Remember weighted averaging? Stacking is about using DS models to estimate those weights for us. This means we'll have one layer of base estimators and another layer that is "**trained to optimally combine the model predictions to form a new set of predictions**". See [this short blog post](https://blogs.sas.com/content/subconsciousmusings/2017/05/18/stacked-ensemble-models-win-data-science-competitions/) for more.

## Initial Data Prep

In [None]:
import xlrd
import os
wb = xlrd.open_workbook('data/Sales Report.xls',
                        logfile=open(os.devnull, 'w'))

sales = pd.read_excel(wb)
sales = sales.dropna()

In [None]:
sales.dtypes

In [None]:
sales['Category'].value_counts()

In [None]:
sales['Sub-Category'].value_counts()

In [None]:
X_num = sales[['Discount', 'Profit']].columns
X_cat = sales[['Category', 'Sub-Category']].columns

In [None]:
X = sales[['Discount', 'Profit',
          'Category', 'Sub-Category']]
y = sales['Sales']

In [None]:
X_train, X_test, y_train, y_test = train_test_split(X, y, random_state=42)

## Setting Up a Pipeline

In [None]:
numTrans = Pipeline(steps=[
    ('scaler', StandardScaler())
])
catTrans = Pipeline(steps=[
    ('ohe', OneHotEncoder(drop='first',
                          sparse=False))
])

In [None]:
pp = ColumnTransformer(transformers=[
    ('num', numTrans, X_num),
    ('cat', catTrans, X_cat)
])

In [None]:
pp.fit(X_train)

In [None]:
X_tr_pp = pp.transform(X_train)

## Setting Up a Stack

In [None]:
estimators = [
    ('lr', LinearRegression()),
    ('knn', KNeighborsRegressor()),
    ('dt', DecisionTreeRegressor())
]

sr = StackingRegressor(estimators)

In [None]:
sr.fit(X_tr_pp, y_train)

In [None]:
X_test_pp = pp.transform(X_test)

In [None]:
sr.score(X_test_pp, y_test)

## Comparison with Base Estimators

In [None]:
lr = LinearRegression().fit(X_tr_pp, y_train)
lr.score(X_test_pp, y_test)

In [None]:
knn = KNeighborsRegressor().fit(X_tr_pp, y_train)
knn.score(X_test_pp, y_test)

In [None]:
rt = DecisionTreeRegressor().fit(X_tr_pp, y_train)
rt.score(X_test_pp, y_test)

### Pros and Cons of Random forests 
**Pros:**
* Strong performance because this is an ensemble algorithm, the model is naturally resistant to noise and variance in the data, and generally tends to perform quite well.

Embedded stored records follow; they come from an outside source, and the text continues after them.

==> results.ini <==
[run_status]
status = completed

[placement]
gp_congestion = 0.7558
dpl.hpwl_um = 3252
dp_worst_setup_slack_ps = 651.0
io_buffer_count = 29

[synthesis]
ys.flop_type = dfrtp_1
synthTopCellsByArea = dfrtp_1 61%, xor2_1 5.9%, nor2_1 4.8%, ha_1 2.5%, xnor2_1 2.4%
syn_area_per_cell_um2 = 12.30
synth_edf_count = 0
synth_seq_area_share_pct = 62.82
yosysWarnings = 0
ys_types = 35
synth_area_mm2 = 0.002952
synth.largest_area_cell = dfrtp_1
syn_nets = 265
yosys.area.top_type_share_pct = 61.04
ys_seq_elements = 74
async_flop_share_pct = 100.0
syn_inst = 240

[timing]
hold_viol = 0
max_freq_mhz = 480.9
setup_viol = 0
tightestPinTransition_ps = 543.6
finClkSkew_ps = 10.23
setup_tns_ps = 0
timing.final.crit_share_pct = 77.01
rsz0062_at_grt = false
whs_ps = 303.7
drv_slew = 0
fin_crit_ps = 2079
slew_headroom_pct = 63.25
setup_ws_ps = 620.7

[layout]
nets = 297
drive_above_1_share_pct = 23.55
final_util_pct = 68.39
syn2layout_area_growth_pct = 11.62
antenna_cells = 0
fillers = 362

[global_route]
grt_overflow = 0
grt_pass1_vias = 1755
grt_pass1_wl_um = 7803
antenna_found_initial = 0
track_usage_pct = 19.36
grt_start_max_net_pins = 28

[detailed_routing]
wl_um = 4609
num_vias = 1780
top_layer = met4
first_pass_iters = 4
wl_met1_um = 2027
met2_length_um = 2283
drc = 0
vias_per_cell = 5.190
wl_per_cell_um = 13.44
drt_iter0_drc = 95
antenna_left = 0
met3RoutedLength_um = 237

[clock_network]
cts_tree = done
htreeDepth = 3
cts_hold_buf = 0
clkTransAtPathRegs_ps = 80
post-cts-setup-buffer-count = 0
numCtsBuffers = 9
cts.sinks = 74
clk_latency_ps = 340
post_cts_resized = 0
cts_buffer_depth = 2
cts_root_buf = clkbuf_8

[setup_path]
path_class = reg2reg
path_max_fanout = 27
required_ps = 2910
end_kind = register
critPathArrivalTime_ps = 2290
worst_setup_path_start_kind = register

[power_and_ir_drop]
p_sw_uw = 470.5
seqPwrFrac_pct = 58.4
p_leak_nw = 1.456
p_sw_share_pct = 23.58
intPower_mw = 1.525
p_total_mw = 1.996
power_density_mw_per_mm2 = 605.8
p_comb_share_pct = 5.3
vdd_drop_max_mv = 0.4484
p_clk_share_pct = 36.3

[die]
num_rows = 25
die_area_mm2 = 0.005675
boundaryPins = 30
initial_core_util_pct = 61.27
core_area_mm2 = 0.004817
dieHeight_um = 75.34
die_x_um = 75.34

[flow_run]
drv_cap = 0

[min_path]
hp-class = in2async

* Interpretability: each tree in the random forest is a Glass-Box Model (meaning that the model is interpretable, allowing us to see how it arrived at a certain decision), the overall random forest is, as well!

**Cons:**
* Computational complexity: On large datasets, the runtime can be quite slow compared to other algorithms.

* Memory usage: Random forests tend to have a larger memory footprint that other models. It's not uncommon to see random forests that were trained on large datasets have memory footprints in the tens, or even hundreds of MB.